*** Records shown Section Begins ***

From an optimization exercise on the open Yosys and OpenROAD flow, aimed at small area; shortcuts taken in it are not production practice. Only simulation tests tie the RTL to the original design; equivalence was not proved.

==> run K <==
==> flow/design.v <==
module pisb_sense (
    input  wire        clk,
    input  wire        rst,
    input  wire        start,
    input  wire [11:0] raw,
    output wire        ready,
    output reg         done,
    output reg  [31:0] v,
    output reg  [31:0] rawc,
    output reg  [31:0] filtc,
    output wire [31:0] filtf,
    output wire        led,
    output reg  [5:0]  cursor,
    output reg         filled
);
    localparam [27:0] Y_C    = 28'h0D33333 << 3;   
    localparam [27:0] Y_V0   = 28'h0A05BC0 << 3;   
    localparam [27:0] Y_V01  = 28'h0502DE0 << 3;   
    localparam [27:0] Y_V02  = 28'h02816F0 << 3;   
    localparam [27:0] Y_S    = 28'h089A027 << 3;   
    localparam [27:0] Y_5    = 28'h0A00000 << 3;   
    localparam [4:0] S_IDLE  = 5'd0,
                     S_WAITQ = 5'd1,
                     S_MUL0  = 5'd2,
                     S_MUL   = 5'd3,
                     S_NR    = 5'd4,
                     S_OVF   = 5'd5,
                     S_ALV   = 5'd6,
                     S_NEG   = 5'd7,
                     S_DIV   = 5'd8,
                     S_QLD   = 5'd9,
                     S_ADD0  = 5'd10,
                     S_ALN   = 5'd11,
                     S_STORE = 5'd12,
                     S_FC0   = 5'd13,
                     S_FC1   = 5'd14,
                     S_FCST  = 5'd15,
                     S_X90   = 5'd16,
                     S_DONE  = 5'd17;
    localparam [2:0] G_V   = 3'd0,    
                     G_D   = 3'd1,    
                     G_Q   = 3'd2,    
                     G_S   = 3'd3,    
                     G_FC  = 3'd4,    
                     G_X9  = 3'd5,    
                     G_F5  = 3'd6,    
                     G_F32 = 3'd7;    
    localparam [3:0] Y_ZERO = 4'd0,
                     Y_MULS = 4'd1,
                     Y_V0S  = 4'd2,
                     Y_DVS  = 4'd3,
                     Y_B    = 4'd4,
                     Y_RND  = 4'd5;
    reg [4:0]  state;
    reg [2:0]  stage;
    reg [5:0]  ph;
    reg [479:0] ring;
    reg [11:0] rq;
    reg        rqv;
    reg [5:0]  idx;
    reg        loopph, is_new, is_last, vfirst;
    reg [27:0] A;
    reg [26:0] B;
    reg [7:0]  E;
    reg        sA;
    reg        F;
    reg [6:0]  K;
    assign ready = (state == S_IDLE) && (ph == cursor);
    wire accept = start && ready && !rst;
    always @(posedge clk)
        ring <= {ring[467:0], accept ? raw : ring[479:468]};
    wire [11:0] head = ring[479:468];
    always @(posedge clk) begin
        if (rst) ph <= 6'd0;
        else     ph <= (ph == 6'd39) ? 6'd0 : ph + 6'd1;
    end
    wire [5:0] cnt      = filled ? 6'd40 : cursor;
    wire [5:0] idx_inc  = idx + 6'd1;
    wire [5:0] cur_cmp  = (cursor == 6'd0) ? 6'd40 : cursor;
    wire       fetch    = loopph && !rqv && (ph == idx) && (state != S_MUL);
    wire       valid    = filled || (cursor != 6'd0);
    reg  [5:0] cnt_n;
    reg  [2:0] cnt_bl;
    always @* begin
        if (cnt[5])      begin cnt_n = cnt;               cnt_bl = 3'd6; end
        else if (cnt[4]) begin cnt_n = {cnt[4:0], 1'b0};  cnt_bl = 3'd5; end
        else if (cnt[3]) begin cnt_n = {cnt[3:0], 2'b0};  cnt_bl = 3'd4; end
        else if (cnt[2]) begin cnt_n = {cnt[2:0], 3'b0};  cnt_bl = 3'd3; end
        else if (cnt[1]) begin cnt_n = {cnt[1:0], 4'b0};  cnt_bl = 3'd2; end
        else             begin cnt_n = {cnt[0],   5'b0};  cnt_bl = 3'd1; end
    end
    wire       sel32 = (stage == G_F32);
    wire [7:0] ea    = sel32 ? 8'd132 : filtc[30:23];
    wire       sB    = sel32 ? 1'b0 : filtc[31];
    wire       accnz = (filtc[30:23] != 8'd0);
    wire [26:0] bload = sel32 ? {1'b1, 26'd0} : {accnz, filtc[22:0], 3'b000};
    wire       Az    = (A == 28'd0);
    wire [31:0] pack = A[26] ? {sA, E, A[25:3]} : 32'd0;
    assign filtf = valid ? pack : 32'h42000000;
    wire   lt40  = filtc[31] || (filtc[30:23] < 8'd132) ||
                   ((filtc[30:23] == 8'd132) && (filtc[22:21] == 2'b00));
    assign led   = valid && lt40;
    reg        enA, invA, invY;
    reg [3:0]  ysel;
    reg [1:0]  amode;       
    reg        qdiv;        
    reg        aclr;        
    reg [1:0]  bmode;       
    reg [1:0]  ebase;       
    reg [7:0]  xe;
    reg        ecin;
    reg        eload, kload;
    reg [1:0]  kmode;       
    reg [4:0]  nstate;
    reg [2:0]  nstage;
    reg        sA_n, F_n;
    wire       inc = A[2] & (A[3] | A[1] | A[0] | F);
    reg  [27:0] yv;
    always @* begin
        case (ysel)
            Y_MULS: yv = rq[0] ? (loopph ? Y_C : {1'b0, B}) : 28'd0;
            Y_V0S:  yv = (E == 8'd126) ? Y_V0 : (E == 8'd127) ? Y_V01 : Y_V02;
            Y_DVS:  yv = (stage == G_Q)  ? Y_S :
                         (stage == G_FC) ? {1'b0, cnt_n, 21'd0} : Y_5;
            Y_B:    yv = {1'b0, B};
            Y_RND:  yv = {24'd0, inc, 3'd0};
            default: yv = 28'd0;
        endcase
    end
    wire [27:0] xa  = (enA ? A : 28'd0) ^ {28{invA}};
    wire [27:0] yx  = yv ^ {28{invY}};
    wire [28:0] sum = {1'b0, xa} + {1'b0, yx} + {28'd0, invA | invY};
    wire        cout = sum[28];
    reg  [27:0] An;
    always @* begin
        case (amode)
            2'd1:    An = {sum[28], sum[27:2], sum[1] | sum[0]};
            2'd2:    An = {(qdiv && cout) ? sum[26:0] : A[26:0], 1'b0};
            default: An = sum[27:0];
        endcase
        if (aclr) An[2:0] = 3'd0;
    end
    wire [7:0] ebv  = (ebase == 2'd1) ? ea : (ebase == 2'd2) ? 8'd0 : E;
    wire [7:0] eadd = ebv + xe + {7'd0, ecin};
    wire       effsub = sA ^ sB;
    wire       lz     = K[2];            
    task after_round;
        begin
            case (stage)
                G_V:  nstate = S_ALV;
                G_D:  begin nstate = S_DIV;  nstage = G_Q; kmode = 2'd1; end
                G_Q:  begin nstate = S_ADD0; nstage = G_S; end
                G_S:  nstate = S_STORE;
                G_FC: nstate = S_FCST;
                G_X9: begin nstate = S_DIV;  nstage = G_F5; kmode = 2'd1; end
                G_F5: begin nstate = S_ADD0; nstage = G_F32; end
                default: nstate = S_DONE;
            endcase
        end
    endtask
    task norm_round;
        begin
            if (A[27]) begin
                amode = 2'd1; xe = 8'd1;
            end else if (A[26] || Az) begin
                ysel = Y_RND; aclr = 1'b1; F_n = 1'b0;
                if (Az) sA_n = 1'b0;
                if (sum[27]) nstate = S_OVF;
                else after_round;
            end else begin
                amode = 2'd2; xe = 8'hFF;
            end
        end
    endtask
    always @* begin
        enA = 1'b1; invA = 1'b0; invY = 1'b0; ysel = Y_ZERO;
        amode = 2'd0; qdiv = 1'b0; aclr = 1'b0; bmode = 2'd0;
        ebase = 2'd0; xe = 8'd0; ecin = 1'b0; eload = 1'b1; kload = 1'b0;
        kmode = 2'd0; nstate = state; nstage = stage; sA_n = sA; F_n = F;
        case (state)
            S_IDLE: begin
                if (accept) begin
                    ebase = 2'd2; xe = 8'd116;
                    nstate = S_WAITQ; nstage = G_V;
                end
            end
            S_WAITQ: begin
                ebase = 2'd2; xe = 8'd116;
                if (rqv) nstate = S_MUL0;
            end
            S_MUL0: begin
                enA = 1'b0; ysel = Y_MULS; amode = 2'd1; xe = 8'd1;
                F_n = 1'b0;
                if (loopph) sA_n = 1'b0;
                nstate = S_MUL;
            end
            S_MUL: begin
                if (rq != 12'd0) begin
                    ysel = Y_MULS; amode = 2'd1; xe = 8'd1;
                end else
                    norm_round;
            end
            S_NR:  norm_round;
            S_OVF: begin
                amode = 2'd1; xe = 8'd1;
                after_round;
            end
            S_ALV: begin
                if (E < 8'd126) begin
                    amode = 2'd1; xe = 8'd1;
                end else begin
                    ysel = Y_V0S; invY = 1'b1; sA_n = 1'b0; nstage = G_D;
                    nstate = cout ? S_NR : S_NEG;
                end
            end
            S_NEG: begin
                invA = 1'b1; sA_n = ~sA; nstate = S_NR;
            end
            S_DIV: begin
                ysel = Y_DVS; invY = 1'b1; amode = 2'd2; qdiv = 1'b1;
                bmode = 2'd2; kmode = 2'd2;
                if (K >= 7'd26 && B[25]) nstate = S_QLD;
            end
            S_QLD: begin
                F_n = !Az; enA = 1'b0; ysel = Y_B;
                case (stage)
                    G_Q:     begin xe = lz ? 8'd8 : 8'd9; sA_n = ~sA; end
                    G_FC:    xe = lz ? 8'hFF : 8'd0;
                    default: xe = lz ? 8'hFD : 8'hFE;
                endcase
                nstate = S_NR;
            end
            S_ADD0: begin
                bmode = 2'd1;
                if (Az) begin
                    ebase = 2'd1; kmode = 2'd1;
                end else begin
                    xe = ~ea; ecin = 1'b1; eload = 1'b0; kload = 1'b1;
                end
                if (!sel32 && !accnz) nstate = S_STORE;
                else nstate = S_ALN;
            end
            S_ALN: begin
                if (!K[6] && K != 7'd0 && B[26:1] != 26'd0) begin
                    bmode = 2'd3; kmode = 2'd3;
                end else if (K[6]) begin
                    amode = 2'd1; xe = 8'd1; kmode = 2'd2;
                end else begin
                    ysel = Y_B; invY = effsub;
                    nstate = (effsub && !cout) ? S_NEG : S_NR;
                end
            end
            S_STORE: begin
                ebase = 2'd2; xe = 8'd116; nstage = G_V;
                if (is_last) nstate = S_FC0;
                else if (rqv) nstate = S_MUL0;
                else nstate = S_WAITQ;
            end
            S_FC0: begin
                bmode = 2'd1; sA_n = sB;
                ebase = 2'd1; xe = 8'd1 - {5'd0, cnt_bl};
                if (!accnz) begin
                    enA = 1'b0; sA_n = 1'b0; nstage = G_F32; nstate = S_ADD0;
                end else
                    nstate = S_FC1;
            end
            S_FC1: begin
                enA = 1'b0; ysel = Y_B; kmode = 2'd1; nstage = G_FC;
                nstate = S_DIV;
            end
            S_FCST: nstate = S_X90;
            S_X90: begin
                bmode = 2'd1; ebase = 2'd1; nstage = G_X9; nstate = S_MUL0;
            end
            S_DONE: nstate = S_IDLE;
            default: nstate = S_IDLE;
        endcase
    end
    always @(posedge clk) begin
        A  <= An;
        sA <= sA_n;
        F  <= F_n;
        if (eload) E <= eadd;
        if (kload) K <= eadd[6:0];
        else case (kmode)
            2'd1: K <= 7'd0;
            2'd2: K <= K + 7'd1;
            2'd3: K <= K - 7'd1;
            default: ;
        endcase
        case (bmode)
            2'd1: B <= bload;
            2'd2: B <= {B[25:0], cout};
            2'd3: B <= {1'b0, B[26:2], B[1] | B[0]};
            default: ;
        endcase
        stage <= nstage;
        if (fetch)
            rq <= head;
        else if (state == S_X90)
            rq <= 12'd9;
        else if (state == S_MUL0 || (state == S_MUL && rq != 12'd0))
            rq <= {1'b0, rq[11:1]};
        if (accept) begin
            idx    <= 6'd0;
            loopph <= 1'b1;
            rqv    <= 1'b0;
        end else begin
            if (fetch)
                rqv <= 1'b1;
            if (state == S_MUL0 && loopph) begin
                rqv     <= 1'b0;
                idx     <= idx_inc;
                is_new  <= (idx_inc == cur_cmp);
                is_last <= (idx_inc == cnt);
            end
            if (state == S_STORE && is_last)
                loopph <= 1'b0;
        end
        vfirst <= (nstate == S_ALV) && (state != S_ALV);
    end
    always @(posedge clk) begin
        if (rst) begin
            state  <= S_IDLE;
            done   <= 1'b0;
            v      <= 32'd0;
            rawc   <= 32'd0;
            filtc  <= 32'd0;
            cursor <= 6'd0;
            filled <= 1'b0;
        end else begin
            state <= nstate;
            done  <= (state == S_DONE);
            if (accept) begin
                if (cursor == 6'd39) begin
                    cursor <= 6'd0;
                    filled <= 1'b1;
                end else
                    cursor <= cursor + 6'd1;
                filtc  <= 32'd0;
            end
            if (state == S_ALV && vfirst && is_new)
                v <= {1'b0, pack[30:0]};
            if (state == S_ADD0 && stage == G_S && is_new)
                rawc <= pack;
            if (state == S_STORE || state == S_FCST)
                filtc <= pack;
        end
    end
endmodule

*** Records shown Section Ends ***

What you give back should be exactly the lines of the data above from the line with "if (A[27]) begin" through the line with "ebase = 2'd0;", both of those included, and nothing more.

# Answer section
            if (A[27]) begin
                amode = 2'd1; xe = 8'd1;
            end else if (A[26] || Az) begin
                ysel = Y_RND; aclr = 1'b1; F_n = 1'b0;
                if (Az) sA_n = 1'b0;
                if (sum[27]) nstate = S_OVF;
                else after_round;
            end else begin
                amode = 2'd2; xe = 8'hFF;
            end
        end
    endtask
    always @* begin
        enA = 1'b1; invA = 1'b0; invY = 1'b0; ysel = Y_ZERO;
        amode = 2'd0; qdiv = 1'b0; aclr = 1'b0; bmode = 2'd0;
        ebase = 2'd0; xe = 8'd0; ecin = 1'b0; eload = 1'b1; kload = 1'b0;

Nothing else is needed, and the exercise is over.